◆ Available data:
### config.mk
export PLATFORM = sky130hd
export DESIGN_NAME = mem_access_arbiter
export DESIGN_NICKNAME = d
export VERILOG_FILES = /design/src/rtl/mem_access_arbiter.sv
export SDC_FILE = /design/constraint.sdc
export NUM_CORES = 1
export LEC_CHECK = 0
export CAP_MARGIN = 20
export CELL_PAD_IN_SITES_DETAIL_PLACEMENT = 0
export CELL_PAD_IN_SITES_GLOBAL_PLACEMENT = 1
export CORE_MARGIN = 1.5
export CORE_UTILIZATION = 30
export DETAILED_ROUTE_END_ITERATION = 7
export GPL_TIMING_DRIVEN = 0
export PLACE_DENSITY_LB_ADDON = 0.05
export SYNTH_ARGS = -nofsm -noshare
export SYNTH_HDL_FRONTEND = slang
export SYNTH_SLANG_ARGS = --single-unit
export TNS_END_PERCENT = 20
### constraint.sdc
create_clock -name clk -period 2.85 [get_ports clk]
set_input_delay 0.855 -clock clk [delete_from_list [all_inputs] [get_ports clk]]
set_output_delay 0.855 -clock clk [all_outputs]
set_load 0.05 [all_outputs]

--

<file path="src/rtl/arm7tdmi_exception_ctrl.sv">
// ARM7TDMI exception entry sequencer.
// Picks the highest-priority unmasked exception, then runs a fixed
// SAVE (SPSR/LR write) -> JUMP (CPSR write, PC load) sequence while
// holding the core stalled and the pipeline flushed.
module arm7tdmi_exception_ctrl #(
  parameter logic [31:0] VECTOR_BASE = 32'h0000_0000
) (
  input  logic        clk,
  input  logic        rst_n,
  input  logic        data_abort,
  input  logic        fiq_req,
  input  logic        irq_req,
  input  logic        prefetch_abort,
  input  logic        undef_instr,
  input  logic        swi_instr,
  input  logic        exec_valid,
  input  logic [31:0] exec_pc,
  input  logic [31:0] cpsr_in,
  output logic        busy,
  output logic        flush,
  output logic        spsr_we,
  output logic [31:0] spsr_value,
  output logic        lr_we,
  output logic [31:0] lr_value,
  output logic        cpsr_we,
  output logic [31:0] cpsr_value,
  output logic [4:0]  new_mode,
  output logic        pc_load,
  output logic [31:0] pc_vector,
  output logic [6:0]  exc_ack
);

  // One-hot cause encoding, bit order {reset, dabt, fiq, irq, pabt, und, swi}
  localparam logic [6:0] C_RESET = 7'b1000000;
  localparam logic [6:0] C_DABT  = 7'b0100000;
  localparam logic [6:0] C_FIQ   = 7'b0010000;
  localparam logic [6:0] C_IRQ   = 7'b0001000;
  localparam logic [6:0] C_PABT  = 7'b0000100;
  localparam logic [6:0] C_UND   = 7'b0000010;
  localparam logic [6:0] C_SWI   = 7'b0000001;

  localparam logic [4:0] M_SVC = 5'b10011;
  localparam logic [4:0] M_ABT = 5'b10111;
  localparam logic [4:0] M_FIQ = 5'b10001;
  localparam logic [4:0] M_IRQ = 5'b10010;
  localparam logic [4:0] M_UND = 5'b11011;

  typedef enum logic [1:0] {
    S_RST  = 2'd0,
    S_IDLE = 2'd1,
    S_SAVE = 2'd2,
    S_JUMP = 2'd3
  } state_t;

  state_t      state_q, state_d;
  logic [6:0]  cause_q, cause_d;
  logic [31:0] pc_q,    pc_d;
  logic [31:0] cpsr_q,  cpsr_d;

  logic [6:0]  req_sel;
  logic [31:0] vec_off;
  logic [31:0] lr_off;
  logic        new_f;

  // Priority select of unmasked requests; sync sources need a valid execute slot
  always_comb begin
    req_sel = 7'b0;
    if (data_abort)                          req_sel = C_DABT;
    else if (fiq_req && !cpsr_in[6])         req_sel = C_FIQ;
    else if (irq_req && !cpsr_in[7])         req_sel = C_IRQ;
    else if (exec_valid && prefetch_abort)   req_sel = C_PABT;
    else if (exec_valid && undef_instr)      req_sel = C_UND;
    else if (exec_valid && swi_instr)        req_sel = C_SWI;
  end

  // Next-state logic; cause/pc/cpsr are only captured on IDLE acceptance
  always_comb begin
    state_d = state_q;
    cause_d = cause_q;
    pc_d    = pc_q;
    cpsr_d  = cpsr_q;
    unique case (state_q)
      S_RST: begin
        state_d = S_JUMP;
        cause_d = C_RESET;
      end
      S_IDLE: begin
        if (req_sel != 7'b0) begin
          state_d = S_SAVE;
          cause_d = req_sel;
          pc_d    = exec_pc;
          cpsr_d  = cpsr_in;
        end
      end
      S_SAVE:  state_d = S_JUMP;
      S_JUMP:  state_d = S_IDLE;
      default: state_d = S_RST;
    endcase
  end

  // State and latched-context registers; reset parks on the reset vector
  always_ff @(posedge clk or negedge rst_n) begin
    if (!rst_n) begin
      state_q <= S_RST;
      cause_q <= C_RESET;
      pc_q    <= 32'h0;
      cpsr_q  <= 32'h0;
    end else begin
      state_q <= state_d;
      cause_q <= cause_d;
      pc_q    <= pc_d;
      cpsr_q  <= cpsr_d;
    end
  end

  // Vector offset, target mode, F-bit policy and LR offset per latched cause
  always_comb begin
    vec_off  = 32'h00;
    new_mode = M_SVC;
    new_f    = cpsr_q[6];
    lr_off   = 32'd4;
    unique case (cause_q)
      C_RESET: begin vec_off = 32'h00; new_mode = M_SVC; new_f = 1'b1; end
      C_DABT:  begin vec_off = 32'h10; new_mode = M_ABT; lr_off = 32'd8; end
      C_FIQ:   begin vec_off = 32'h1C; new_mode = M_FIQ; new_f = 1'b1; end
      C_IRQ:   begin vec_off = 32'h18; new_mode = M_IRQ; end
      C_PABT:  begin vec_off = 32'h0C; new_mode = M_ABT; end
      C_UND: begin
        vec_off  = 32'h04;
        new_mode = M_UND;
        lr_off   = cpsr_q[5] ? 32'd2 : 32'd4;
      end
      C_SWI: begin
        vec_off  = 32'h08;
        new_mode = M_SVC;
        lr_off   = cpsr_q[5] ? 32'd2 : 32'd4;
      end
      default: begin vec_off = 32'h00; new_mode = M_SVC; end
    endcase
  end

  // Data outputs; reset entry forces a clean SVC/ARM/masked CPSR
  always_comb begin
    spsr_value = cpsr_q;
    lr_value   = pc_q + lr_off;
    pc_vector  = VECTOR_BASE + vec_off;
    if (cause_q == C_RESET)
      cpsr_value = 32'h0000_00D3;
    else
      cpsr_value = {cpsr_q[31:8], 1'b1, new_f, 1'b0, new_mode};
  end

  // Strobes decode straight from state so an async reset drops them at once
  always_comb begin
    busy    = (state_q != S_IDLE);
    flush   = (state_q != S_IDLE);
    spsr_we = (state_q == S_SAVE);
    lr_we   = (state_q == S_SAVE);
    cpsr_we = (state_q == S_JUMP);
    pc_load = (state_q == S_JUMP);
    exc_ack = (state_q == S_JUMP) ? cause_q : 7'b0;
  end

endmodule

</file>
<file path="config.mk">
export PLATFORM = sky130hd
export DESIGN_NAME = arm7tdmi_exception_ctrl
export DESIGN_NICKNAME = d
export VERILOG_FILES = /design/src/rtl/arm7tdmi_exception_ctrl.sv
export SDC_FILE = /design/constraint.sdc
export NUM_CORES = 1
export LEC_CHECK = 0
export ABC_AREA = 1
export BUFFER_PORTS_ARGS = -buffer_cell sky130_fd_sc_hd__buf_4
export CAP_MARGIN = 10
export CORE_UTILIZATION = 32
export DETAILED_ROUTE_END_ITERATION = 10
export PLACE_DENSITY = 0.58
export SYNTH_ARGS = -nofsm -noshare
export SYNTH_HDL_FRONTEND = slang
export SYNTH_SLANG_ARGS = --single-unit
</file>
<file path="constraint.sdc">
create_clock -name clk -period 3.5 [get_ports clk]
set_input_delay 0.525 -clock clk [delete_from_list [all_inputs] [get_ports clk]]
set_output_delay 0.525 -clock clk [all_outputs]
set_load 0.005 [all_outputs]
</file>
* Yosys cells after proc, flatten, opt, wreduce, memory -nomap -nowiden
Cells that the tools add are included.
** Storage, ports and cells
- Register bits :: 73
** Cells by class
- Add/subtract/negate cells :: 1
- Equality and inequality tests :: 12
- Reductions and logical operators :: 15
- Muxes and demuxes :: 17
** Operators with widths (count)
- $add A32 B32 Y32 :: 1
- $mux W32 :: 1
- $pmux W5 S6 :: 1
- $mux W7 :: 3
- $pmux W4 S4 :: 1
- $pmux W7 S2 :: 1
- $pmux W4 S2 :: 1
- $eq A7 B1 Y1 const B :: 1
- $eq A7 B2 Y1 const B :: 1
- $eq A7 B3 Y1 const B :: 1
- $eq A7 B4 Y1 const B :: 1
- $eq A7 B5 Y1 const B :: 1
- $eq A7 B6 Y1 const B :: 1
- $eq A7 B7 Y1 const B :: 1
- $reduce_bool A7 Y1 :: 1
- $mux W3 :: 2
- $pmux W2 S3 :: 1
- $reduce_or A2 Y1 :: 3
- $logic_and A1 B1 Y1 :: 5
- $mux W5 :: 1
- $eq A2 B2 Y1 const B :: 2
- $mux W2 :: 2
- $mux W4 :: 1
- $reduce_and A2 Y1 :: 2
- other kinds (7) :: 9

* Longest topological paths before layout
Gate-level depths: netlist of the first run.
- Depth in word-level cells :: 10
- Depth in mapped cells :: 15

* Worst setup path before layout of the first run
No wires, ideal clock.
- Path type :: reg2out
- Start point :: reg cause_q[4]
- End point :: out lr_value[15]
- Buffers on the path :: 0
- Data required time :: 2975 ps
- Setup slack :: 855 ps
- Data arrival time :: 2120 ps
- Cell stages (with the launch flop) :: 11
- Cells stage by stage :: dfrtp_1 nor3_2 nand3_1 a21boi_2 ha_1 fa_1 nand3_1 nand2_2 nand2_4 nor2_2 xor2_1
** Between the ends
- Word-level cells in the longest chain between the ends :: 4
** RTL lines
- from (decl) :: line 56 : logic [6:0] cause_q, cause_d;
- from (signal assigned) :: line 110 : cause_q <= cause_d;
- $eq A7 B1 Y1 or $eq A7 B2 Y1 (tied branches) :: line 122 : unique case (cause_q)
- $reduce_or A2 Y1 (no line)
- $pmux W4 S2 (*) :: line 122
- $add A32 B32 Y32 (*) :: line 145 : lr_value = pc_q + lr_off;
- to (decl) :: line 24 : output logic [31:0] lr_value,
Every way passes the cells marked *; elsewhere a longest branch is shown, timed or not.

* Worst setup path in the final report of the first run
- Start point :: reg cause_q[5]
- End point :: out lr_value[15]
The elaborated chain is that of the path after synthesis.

---

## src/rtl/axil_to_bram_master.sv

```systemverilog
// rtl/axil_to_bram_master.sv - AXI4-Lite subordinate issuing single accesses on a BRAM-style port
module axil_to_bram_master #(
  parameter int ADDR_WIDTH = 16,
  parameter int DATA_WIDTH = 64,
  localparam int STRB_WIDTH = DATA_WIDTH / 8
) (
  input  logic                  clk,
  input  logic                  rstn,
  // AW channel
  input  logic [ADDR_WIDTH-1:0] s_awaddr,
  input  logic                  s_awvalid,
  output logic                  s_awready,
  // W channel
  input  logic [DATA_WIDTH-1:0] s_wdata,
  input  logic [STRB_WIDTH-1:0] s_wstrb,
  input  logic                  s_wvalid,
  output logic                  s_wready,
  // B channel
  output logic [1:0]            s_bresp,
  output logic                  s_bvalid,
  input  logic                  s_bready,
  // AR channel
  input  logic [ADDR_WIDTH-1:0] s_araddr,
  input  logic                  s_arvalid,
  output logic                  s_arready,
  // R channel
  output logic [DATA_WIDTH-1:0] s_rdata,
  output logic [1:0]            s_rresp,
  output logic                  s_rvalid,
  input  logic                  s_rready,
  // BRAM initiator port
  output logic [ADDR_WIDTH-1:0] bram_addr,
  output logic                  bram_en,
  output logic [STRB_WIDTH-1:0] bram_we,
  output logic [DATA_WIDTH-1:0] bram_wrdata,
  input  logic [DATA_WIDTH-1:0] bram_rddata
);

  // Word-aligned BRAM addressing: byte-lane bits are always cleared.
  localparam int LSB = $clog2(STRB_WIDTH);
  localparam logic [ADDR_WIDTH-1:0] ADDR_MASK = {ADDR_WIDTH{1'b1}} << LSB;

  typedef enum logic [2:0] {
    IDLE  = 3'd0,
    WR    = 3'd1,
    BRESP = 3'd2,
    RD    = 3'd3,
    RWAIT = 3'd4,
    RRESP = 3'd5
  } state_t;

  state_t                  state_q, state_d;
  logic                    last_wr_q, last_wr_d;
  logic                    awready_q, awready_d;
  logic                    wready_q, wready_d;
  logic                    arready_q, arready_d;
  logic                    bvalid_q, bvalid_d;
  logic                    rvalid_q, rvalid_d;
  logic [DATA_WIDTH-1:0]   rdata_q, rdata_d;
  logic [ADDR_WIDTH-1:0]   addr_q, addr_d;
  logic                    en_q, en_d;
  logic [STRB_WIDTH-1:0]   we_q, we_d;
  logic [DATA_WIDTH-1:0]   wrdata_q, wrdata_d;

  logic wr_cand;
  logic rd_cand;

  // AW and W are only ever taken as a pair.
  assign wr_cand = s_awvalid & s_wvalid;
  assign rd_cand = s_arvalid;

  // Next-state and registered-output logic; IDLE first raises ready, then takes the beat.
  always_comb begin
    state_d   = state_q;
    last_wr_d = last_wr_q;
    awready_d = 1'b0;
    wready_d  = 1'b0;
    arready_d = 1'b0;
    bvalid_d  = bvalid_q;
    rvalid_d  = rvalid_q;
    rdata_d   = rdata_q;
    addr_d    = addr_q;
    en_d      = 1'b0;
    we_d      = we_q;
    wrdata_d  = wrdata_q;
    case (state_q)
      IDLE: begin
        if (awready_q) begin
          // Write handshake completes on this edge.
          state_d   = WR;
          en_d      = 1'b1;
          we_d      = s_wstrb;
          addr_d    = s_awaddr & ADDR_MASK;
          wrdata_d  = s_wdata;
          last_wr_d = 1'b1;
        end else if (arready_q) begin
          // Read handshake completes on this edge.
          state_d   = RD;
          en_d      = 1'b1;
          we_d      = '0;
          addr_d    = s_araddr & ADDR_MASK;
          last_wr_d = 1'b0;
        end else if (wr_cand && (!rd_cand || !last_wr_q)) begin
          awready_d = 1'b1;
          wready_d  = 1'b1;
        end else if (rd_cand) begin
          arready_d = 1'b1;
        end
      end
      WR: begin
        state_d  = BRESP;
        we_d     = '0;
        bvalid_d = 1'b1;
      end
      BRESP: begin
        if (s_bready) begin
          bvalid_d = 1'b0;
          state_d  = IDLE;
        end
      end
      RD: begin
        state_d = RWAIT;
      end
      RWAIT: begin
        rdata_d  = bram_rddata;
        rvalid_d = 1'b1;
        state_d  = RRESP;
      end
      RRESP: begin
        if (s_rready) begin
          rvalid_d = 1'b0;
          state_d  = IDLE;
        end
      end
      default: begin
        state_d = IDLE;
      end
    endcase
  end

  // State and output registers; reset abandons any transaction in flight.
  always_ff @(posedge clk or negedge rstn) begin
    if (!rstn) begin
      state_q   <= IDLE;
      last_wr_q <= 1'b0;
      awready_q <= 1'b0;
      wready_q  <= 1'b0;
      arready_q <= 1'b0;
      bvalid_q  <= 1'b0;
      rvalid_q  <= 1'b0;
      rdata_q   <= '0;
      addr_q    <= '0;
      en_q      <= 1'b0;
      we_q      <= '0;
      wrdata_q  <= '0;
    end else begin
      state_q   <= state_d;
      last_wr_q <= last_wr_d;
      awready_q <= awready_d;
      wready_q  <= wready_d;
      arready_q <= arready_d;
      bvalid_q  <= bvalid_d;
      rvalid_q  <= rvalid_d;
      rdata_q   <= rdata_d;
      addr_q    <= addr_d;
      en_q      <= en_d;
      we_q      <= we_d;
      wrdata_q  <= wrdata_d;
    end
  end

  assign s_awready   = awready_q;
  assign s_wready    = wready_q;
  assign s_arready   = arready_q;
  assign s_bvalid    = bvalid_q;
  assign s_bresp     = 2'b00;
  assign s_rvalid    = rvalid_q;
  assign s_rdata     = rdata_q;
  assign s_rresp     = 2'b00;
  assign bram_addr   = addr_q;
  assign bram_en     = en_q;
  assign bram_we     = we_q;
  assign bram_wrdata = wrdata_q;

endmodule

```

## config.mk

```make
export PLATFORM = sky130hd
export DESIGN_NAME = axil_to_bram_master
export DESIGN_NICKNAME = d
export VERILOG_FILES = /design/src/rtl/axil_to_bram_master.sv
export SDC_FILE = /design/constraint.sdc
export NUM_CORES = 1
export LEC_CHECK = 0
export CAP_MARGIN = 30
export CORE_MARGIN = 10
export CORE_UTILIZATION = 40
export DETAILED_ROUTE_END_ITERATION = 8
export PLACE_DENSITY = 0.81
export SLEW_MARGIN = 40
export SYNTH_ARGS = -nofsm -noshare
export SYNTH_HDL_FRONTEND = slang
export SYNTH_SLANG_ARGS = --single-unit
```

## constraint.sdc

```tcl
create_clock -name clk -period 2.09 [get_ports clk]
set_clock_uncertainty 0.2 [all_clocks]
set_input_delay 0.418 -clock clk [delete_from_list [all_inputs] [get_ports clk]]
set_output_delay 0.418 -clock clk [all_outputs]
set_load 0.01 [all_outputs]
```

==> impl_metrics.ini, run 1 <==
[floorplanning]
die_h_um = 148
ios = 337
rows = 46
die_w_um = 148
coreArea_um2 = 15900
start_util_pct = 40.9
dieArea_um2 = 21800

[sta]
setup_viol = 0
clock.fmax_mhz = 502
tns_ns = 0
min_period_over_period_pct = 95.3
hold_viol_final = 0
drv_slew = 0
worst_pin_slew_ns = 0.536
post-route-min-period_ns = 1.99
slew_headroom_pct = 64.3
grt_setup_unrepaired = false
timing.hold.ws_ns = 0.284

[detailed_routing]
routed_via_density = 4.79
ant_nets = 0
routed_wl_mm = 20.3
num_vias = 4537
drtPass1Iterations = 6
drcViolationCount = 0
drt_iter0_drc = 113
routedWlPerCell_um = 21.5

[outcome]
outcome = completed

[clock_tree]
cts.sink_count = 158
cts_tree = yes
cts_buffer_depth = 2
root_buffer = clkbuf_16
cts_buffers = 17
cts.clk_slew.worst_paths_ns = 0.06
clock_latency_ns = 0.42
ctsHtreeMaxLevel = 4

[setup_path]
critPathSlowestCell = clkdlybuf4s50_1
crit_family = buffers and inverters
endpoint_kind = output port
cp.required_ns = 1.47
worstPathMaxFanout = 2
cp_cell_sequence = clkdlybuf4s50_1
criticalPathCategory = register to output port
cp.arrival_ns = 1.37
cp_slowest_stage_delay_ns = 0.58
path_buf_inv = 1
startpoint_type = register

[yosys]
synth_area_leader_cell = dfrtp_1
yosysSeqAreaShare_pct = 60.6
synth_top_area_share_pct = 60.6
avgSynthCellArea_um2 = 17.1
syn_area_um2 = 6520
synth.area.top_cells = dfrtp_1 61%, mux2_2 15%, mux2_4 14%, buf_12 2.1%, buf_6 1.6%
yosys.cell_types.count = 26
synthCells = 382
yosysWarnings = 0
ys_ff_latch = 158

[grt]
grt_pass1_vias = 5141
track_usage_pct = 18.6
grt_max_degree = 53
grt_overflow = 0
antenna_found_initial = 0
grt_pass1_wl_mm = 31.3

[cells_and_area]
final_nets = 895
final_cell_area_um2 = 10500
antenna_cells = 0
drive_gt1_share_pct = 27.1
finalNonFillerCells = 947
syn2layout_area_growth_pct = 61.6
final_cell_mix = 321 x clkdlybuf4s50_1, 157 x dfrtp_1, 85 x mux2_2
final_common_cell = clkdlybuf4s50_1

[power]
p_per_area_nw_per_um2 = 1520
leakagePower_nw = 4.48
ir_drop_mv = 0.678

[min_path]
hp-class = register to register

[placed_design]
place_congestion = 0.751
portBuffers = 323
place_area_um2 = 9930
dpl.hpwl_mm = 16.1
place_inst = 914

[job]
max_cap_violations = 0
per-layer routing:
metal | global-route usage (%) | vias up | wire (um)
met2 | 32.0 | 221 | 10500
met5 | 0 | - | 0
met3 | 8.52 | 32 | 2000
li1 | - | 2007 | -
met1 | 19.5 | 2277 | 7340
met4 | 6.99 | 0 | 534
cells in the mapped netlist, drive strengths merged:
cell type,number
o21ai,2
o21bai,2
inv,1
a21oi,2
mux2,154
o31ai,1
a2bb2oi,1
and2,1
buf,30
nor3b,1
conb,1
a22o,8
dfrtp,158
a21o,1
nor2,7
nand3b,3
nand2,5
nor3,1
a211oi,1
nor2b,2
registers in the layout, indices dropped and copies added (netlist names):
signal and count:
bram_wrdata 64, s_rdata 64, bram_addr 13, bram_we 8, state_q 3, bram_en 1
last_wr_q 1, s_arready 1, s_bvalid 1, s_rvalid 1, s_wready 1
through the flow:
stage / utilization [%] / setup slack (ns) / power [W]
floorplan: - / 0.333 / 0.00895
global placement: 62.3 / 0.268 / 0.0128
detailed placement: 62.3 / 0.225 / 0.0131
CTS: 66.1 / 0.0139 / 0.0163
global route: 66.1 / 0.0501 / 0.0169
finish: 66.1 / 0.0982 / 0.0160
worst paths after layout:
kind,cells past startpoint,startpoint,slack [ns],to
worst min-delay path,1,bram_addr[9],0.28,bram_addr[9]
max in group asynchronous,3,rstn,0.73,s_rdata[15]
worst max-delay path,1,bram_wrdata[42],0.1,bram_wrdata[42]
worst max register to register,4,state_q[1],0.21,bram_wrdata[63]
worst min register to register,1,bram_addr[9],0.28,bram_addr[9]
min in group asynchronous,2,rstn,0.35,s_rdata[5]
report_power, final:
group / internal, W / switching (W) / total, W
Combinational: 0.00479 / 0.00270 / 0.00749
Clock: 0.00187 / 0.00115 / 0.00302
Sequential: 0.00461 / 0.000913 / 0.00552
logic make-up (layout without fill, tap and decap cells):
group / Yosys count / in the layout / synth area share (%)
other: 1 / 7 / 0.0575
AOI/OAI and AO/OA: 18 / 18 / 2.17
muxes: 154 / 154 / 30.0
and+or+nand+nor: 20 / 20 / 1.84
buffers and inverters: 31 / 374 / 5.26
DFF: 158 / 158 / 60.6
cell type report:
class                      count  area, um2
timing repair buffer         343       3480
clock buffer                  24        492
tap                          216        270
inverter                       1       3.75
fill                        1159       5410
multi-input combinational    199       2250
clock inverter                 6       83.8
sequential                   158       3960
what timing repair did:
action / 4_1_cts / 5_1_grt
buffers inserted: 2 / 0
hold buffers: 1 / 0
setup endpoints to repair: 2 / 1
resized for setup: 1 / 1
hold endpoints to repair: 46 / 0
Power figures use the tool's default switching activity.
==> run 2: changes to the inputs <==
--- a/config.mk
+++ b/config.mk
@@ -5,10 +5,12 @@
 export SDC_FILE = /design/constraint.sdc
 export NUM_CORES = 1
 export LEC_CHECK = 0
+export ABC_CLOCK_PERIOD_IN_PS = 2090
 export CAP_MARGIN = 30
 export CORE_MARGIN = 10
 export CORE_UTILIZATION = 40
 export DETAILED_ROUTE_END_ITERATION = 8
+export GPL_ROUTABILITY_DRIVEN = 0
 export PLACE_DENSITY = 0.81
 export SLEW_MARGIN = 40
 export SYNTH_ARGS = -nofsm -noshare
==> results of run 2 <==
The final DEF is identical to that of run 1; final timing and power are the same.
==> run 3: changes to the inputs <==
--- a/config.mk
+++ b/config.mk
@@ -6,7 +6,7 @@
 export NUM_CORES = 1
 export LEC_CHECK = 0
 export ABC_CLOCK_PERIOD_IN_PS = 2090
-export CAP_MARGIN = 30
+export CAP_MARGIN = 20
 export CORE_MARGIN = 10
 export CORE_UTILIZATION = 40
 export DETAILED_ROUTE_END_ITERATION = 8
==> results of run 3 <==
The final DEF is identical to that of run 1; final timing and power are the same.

◆ Instructions to follow:
Set down, unchanged, only those lines above that fall between the line with "### config.mk" and the line with "export CELL_PAD_IN_SITES_DETAIL_PLACEMENT = 0", the two end lines included.

◆ Task response:
### config.mk
export PLATFORM = sky130hd
export DESIGN_NAME = mem_access_arbiter
export DESIGN_NICKNAME = d
export VERILOG_FILES = /design/src/rtl/mem_access_arbiter.sv
export SDC_FILE = /design/constraint.sdc
export NUM_CORES = 1
export LEC_CHECK = 0
export CAP_MARGIN = 20
export CELL_PAD_IN_SITES_DETAIL_PLACEMENT = 0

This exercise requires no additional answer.